When visualizing the concurrent executions use a technique of two-dimensional diagrams presented to you during the lecture classes, for example, see a presentation 10 Introduction to Transaction Processing (1), slide 9.
Show the data items accessed by the transactions together with the timestamps left by the transactions on the data items.
Deliverables
A file solution2.pdf with:
(1) visualization of a sample concurrent execution of the transactions T1, T2, and T3 that is controlled by serialization graph testing scheduler and a conflict serialization graph,
(2) visualization of a sample concurrent execution of the transactions T1, T2, and T3 that is controlled by 2PL scheduler,
(3) visualization of a sample concurrent execution of the transactions T1, T2, and T3 that is controlled by timestamp ordering scheduler.
Task 3 (6 Processing transactions at READ COMMITTED level by a snapshot isolation scheduler
Consider a stored PL/SQL function MAX_MIN given below.
CREATE OR REPLACE FUNCTION MAX_MIN ( orderkey IN NUMBER )
RETURN NUMBER IS max_value NUMBER(12); min_value NUMBER(12);
BEGIN
SELECT MAX(L_QUANTITY * L_EXTENDEDPRICE)
INTO max_value
FROM LINEITEM
WHERE L_ORDERKEY = orderkey;
SELECT MIN(L_QUANTITY * L_EXTENDEDPRICE)
INTO min_value
FROM LINEITEM
WHERE L_ORDERKEY = orderkey;
RETURN max_value-min_value;
END MAX_MIN;
/
(1)
Show a sample concurrent execution of the function at READ COMMITTED level that interleaves the operations with another transaction and such that a result returned by the function is incorrect.
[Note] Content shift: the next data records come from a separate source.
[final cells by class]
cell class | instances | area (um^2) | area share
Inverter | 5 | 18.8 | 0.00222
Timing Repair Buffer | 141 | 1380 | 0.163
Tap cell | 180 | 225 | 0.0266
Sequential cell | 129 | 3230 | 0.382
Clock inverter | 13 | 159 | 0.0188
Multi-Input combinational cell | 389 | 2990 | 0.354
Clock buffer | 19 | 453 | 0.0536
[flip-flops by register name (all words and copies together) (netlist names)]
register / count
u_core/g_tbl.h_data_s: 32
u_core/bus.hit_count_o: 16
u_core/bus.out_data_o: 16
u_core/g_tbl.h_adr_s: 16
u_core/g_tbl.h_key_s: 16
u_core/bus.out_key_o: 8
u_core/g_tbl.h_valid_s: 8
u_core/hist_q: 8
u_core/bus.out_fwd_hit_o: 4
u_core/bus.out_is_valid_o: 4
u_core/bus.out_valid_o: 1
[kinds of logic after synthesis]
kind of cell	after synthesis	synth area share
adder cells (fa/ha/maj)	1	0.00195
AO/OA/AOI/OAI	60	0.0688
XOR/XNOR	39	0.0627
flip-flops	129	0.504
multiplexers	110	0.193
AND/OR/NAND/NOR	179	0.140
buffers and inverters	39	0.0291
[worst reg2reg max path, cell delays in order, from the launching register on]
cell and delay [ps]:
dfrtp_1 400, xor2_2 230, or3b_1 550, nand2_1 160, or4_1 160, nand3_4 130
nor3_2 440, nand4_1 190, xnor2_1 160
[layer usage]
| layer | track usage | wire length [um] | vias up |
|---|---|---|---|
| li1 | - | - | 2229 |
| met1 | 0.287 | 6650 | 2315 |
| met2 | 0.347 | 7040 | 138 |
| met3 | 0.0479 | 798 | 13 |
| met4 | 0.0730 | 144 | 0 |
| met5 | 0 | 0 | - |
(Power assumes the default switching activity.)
`src/rtl/hs4_pkg.sv`:
```
// Shared definitions for the 4-phase to synchronous receiver: FSM encoding and synchronizer depth.
// Defining HS4_SYNC_RX_SYNC3_EN selects a 3-stage synchronizer instead of the default 2 stages.
package hs4_pkg;

    typedef enum logic {
        IDLE = 1'b0,
        ACK  = 1'b1
    } state_t;

`ifdef HS4_SYNC_RX_SYNC3_EN
    localparam int SYNC_STAGES = 3;
`else
    localparam int SYNC_STAGES = 2;
`endif

endpackage

```
`src/rtl/sync_ff.sv`:
```
// Multi-flop synchronizer for a single asynchronous level signal; all stages clear to 0 on reset.
module sync_ff #(
    parameter int STAGES = 2
) (
    input  logic clk,
    input  logic rst,
    input  logic d,
    output logic q
);

    logic [STAGES-1:0] sync_q;

    // NOTE: sequential state uses non-blocking assignments so every flop samples pre-edge values.
    always_ff @(posedge clk or negedge rst) begin
        if (!rst) begin
            sync_q <= '0;
        end else begin
            sync_q <= {sync_q[STAGES-2:0], d};
        end
    end

    assign q = sync_q[STAGES-1];

endmodule

```
`src/rtl/hs4_sync_rx.sv`:
```
// 4-phase bundled-data receiver: synchronizes req_in, acknowledges upstream and buffers words in a FIFO.
// Synchronizer depth is 2 by default, 3 when HS4_SYNC_RX_SYNC3_EN is defined.
module hs4_sync_rx
    import hs4_pkg::*;
#(
    parameter int DATA_W     = 8,
    parameter int FIFO_DEPTH = 4
) (
    input  logic                          clk,
    input  logic                          rst,
    input  logic                          req_in,
    input  logic [DATA_W-1:0]             data_in,
    output logic                          ack_out,
    output logic                          out_valid,
    output logic [DATA_W-1:0]             out_data,
    input  logic                          out_ready,
    output logic [$clog2(FIFO_DEPTH):0]   fifo_level
);

    localparam int PTR_W = $clog2(FIFO_DEPTH);
    localparam int LVL_W = PTR_W + 1;
    localparam logic [PTR_W-1:0] PTR_ONE  = PTR_W'(1);
    localparam logic [LVL_W-1:0] LVL_ONE  = LVL_W'(1);
    localparam logic [LVL_W-1:0] FULL_LVL = LVL_W'(FIFO_DEPTH);

    logic              req_s;
    state_t            state_q;
    state_t            state_d;
    logic              push;
    logic              pop;
    logic              full;
    logic [PTR_W-1:0]  wr_ptr;
    logic [PTR_W-1:0]  rd_ptr;
    logic [LVL_W-1:0]  level_q;
    logic [DATA_W-1:0] mem [FIFO_DEPTH];

    sync_ff #(
        .STAGES (SYNC_STAGES)
    ) u_req_sync (
        .clk (clk),
        .rst (rst),
        .d   (req_in),
        .q   (req_s)
    );

    // Full is judged on the level before any same-edge pop.
    assign full = (level_q == FULL_LVL);
    assign pop  = out_valid && out_ready;

    always_ff @(posedge clk or negedge rst) begin
        if (!rst) begin
            state_q <= IDLE;
        end else begin
            state_q <= state_d;
        end
    end

    // NOTE: every combinational output gets a default first so no path leaves it unassigned (no latch).
    always_comb begin
        state_d = state_q;
        push    = 1'b0;
        case (state_q)
            IDLE: begin
                if (req_s && !full) begin
                    state_d = ACK;
                    push    = 1'b1;
                end
            end
            ACK: begin
                if (!req_s) begin
                    state_d = IDLE;
                end
            end
            default: state_d = IDLE;
        endcase
    end

    always_ff @(posedge clk or negedge rst) begin
        if (!rst) begin
            wr_ptr  <= '0;
            rd_ptr  <= '0;
            level_q <= '0;
        end else begin
            if (push) begin
                wr_ptr <= wr_ptr + PTR_ONE;
            end
            if (pop) begin
                rd_ptr <= rd_ptr + PTR_ONE;
            end
            case ({push, pop})
                2'b10:   level_q <= level_q + LVL_ONE;
                2'b01:   level_q <= level_q - LVL_ONE;
                default: ;
            endcase
        end
    end

    // NOTE: storage is left unreset; its contents are only visible while out_valid is high.
    always_ff @(posedge clk) begin
        if (push) begin
            mem[wr_ptr] <= data_in;
        end
    end

    assign ack_out    = (state_q == ACK);
    assign out_valid  = (level_q != '0);
    assign out_data   = mem[rd_ptr];
    assign fifo_level = level_q;

endmodule

```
The operations performed by another transaction are up to you.
When visualizing the concurrent executions use a technique of two-dimensional diagrams presented to you during the lecture classes, for example, see a presentation 14 Transaction Processing in Oracle DBMS slide 16.
(2)
Rewrite a stored function such that it can be processed at READ COMMITTED level and show how the improved function interleaves the operations with another transaction and such that a result returned by the function is always correct.
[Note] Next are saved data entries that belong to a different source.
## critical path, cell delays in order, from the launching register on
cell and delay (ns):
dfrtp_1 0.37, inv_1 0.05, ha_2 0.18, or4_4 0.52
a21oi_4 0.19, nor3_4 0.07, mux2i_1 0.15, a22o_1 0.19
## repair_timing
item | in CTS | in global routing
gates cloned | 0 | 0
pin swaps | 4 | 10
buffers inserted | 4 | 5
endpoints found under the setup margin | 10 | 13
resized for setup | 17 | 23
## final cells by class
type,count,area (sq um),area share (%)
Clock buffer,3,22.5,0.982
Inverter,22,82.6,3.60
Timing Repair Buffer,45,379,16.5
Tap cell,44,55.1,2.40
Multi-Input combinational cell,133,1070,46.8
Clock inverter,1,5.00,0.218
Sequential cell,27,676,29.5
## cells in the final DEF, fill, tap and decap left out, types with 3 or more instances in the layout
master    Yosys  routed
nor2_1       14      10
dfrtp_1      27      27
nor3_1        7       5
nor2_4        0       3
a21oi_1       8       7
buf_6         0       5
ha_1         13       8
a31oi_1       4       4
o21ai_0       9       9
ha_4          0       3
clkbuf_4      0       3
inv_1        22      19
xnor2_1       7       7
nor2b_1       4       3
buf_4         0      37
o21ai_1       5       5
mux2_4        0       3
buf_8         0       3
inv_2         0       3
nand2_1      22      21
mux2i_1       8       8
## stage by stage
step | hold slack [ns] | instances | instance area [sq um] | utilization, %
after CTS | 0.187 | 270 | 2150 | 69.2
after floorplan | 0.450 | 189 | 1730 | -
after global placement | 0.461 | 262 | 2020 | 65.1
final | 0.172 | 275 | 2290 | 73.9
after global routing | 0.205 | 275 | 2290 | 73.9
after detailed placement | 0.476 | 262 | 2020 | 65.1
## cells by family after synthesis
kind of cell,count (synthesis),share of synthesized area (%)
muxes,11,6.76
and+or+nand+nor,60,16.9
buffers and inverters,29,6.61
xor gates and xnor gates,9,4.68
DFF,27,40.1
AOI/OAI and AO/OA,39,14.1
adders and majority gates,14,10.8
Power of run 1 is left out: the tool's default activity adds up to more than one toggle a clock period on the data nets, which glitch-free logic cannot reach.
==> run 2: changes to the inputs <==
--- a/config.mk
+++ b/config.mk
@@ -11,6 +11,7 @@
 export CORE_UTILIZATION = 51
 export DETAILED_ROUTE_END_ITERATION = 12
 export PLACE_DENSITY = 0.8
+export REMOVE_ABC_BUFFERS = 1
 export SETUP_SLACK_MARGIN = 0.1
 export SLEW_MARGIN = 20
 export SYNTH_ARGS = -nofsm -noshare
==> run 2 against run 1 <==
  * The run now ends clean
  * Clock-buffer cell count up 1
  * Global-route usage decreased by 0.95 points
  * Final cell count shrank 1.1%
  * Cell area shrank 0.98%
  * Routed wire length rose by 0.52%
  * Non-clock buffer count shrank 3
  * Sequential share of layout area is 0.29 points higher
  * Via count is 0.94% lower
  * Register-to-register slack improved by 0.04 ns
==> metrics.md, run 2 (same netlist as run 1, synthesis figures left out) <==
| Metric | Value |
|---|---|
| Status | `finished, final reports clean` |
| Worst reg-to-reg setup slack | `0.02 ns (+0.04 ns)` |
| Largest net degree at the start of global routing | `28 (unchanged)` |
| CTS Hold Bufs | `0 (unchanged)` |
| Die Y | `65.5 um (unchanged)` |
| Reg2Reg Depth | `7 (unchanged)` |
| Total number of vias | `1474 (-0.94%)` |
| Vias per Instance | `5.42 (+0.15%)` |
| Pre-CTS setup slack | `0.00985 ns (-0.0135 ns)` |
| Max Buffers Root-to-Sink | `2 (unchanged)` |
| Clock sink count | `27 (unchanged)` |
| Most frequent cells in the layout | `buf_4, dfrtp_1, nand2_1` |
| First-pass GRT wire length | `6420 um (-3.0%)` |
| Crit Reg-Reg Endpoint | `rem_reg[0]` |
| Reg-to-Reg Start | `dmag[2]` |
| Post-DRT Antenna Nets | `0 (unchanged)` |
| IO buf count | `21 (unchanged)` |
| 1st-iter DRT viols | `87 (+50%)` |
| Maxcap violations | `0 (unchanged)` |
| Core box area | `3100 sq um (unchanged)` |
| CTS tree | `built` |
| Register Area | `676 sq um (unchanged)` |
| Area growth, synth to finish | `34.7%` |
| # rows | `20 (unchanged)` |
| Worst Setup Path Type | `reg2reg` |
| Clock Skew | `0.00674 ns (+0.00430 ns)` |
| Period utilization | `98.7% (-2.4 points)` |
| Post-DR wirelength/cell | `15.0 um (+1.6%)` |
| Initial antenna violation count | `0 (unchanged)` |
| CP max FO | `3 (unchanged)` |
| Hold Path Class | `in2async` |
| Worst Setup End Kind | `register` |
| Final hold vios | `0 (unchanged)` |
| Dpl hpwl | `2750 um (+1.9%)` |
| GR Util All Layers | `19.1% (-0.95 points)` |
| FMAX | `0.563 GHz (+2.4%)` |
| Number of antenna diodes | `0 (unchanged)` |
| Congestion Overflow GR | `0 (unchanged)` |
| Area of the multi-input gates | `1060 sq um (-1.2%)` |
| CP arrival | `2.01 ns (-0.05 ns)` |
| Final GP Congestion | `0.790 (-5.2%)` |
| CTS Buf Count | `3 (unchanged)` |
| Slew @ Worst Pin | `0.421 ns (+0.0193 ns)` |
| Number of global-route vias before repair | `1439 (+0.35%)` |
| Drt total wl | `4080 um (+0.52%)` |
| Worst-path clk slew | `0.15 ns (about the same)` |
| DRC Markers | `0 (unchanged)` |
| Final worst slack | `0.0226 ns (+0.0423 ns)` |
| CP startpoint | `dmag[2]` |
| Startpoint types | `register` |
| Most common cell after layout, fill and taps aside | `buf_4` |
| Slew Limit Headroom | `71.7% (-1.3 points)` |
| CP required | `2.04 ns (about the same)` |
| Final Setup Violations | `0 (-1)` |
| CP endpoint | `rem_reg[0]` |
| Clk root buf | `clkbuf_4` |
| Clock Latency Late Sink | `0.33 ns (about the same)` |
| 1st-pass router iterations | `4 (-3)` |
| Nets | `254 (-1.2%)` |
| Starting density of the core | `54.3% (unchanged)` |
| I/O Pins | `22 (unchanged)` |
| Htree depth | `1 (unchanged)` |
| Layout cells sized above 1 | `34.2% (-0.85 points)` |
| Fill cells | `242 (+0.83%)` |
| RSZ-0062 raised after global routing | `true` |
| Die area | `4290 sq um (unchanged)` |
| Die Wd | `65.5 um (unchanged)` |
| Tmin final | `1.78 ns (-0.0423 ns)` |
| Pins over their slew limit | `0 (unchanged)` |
When visualizing the concurrent executions use a technique of two-dimensional diagrams presented to you during the lecture classes, for example, see a presentation 14 Transaction Processing in Oracle DBMS slide 16.
Deliverables
A file solution3.pdf with:
(1) visualization of a sample concurrent execution of the function at READ COMMITTED level that interleaves the operations with another transaction and such that a result returned by the function is incorrect,
(2) visualization of a sample concurrent execution of an improved function at READ COMMITTED level that interleaves the operations with another transaction and such that a result returned by the function is always correct.
Task 4 (2 Deadlocks
Consider a stored PL/SQL function SWAP given below.
CREATE OR REPLACE PROCEDURE SWAP( order_key1 IN NUMBER, order_key2 In NUMBER ) IS
total_price1 ORDERS.O_TOTALPRICE%TYPE; total_price2 ORDERS.O_TOTALPRICE%TYPE;
BEGIN
SELECT O_TOTALPRICE
INTO total_price1
FROM ORDERS
WHERE O_ORDERKEY = order_key1;
SELECT O_TOTALPRICE
INTO total_price2
FROM ORDERS
WHERE O_ORDERKEY = order_key2;
UPDATE ORDERS
SET O_TOTALPRICE = total_price1
WHERE O_ORDERKEY = order_key2;
UPDATE ORDERS
SET O_TOTALPRICE = total_price2
WHERE O_ORDERKEY = order_key1;
END SWAP;
/
Show a sample concurrent execution of two transactions both processing a function SWAP, both running at READ COMMITTED level, and such that the execution leads to a deadlock.
When visualizing the concurrent executions use a technique of two-dimensional diagrams presented to you during the lecture classes, for example, see a presentation 14 Transaction Processing in Oracle DBMS slide 16.
Deliverables
A file solution4.pdf with visualization of a sample concurrent execution of two transactions both processing a function SWAP, both running at READ COMMITTED level, and such that the execution leads to a deadlock.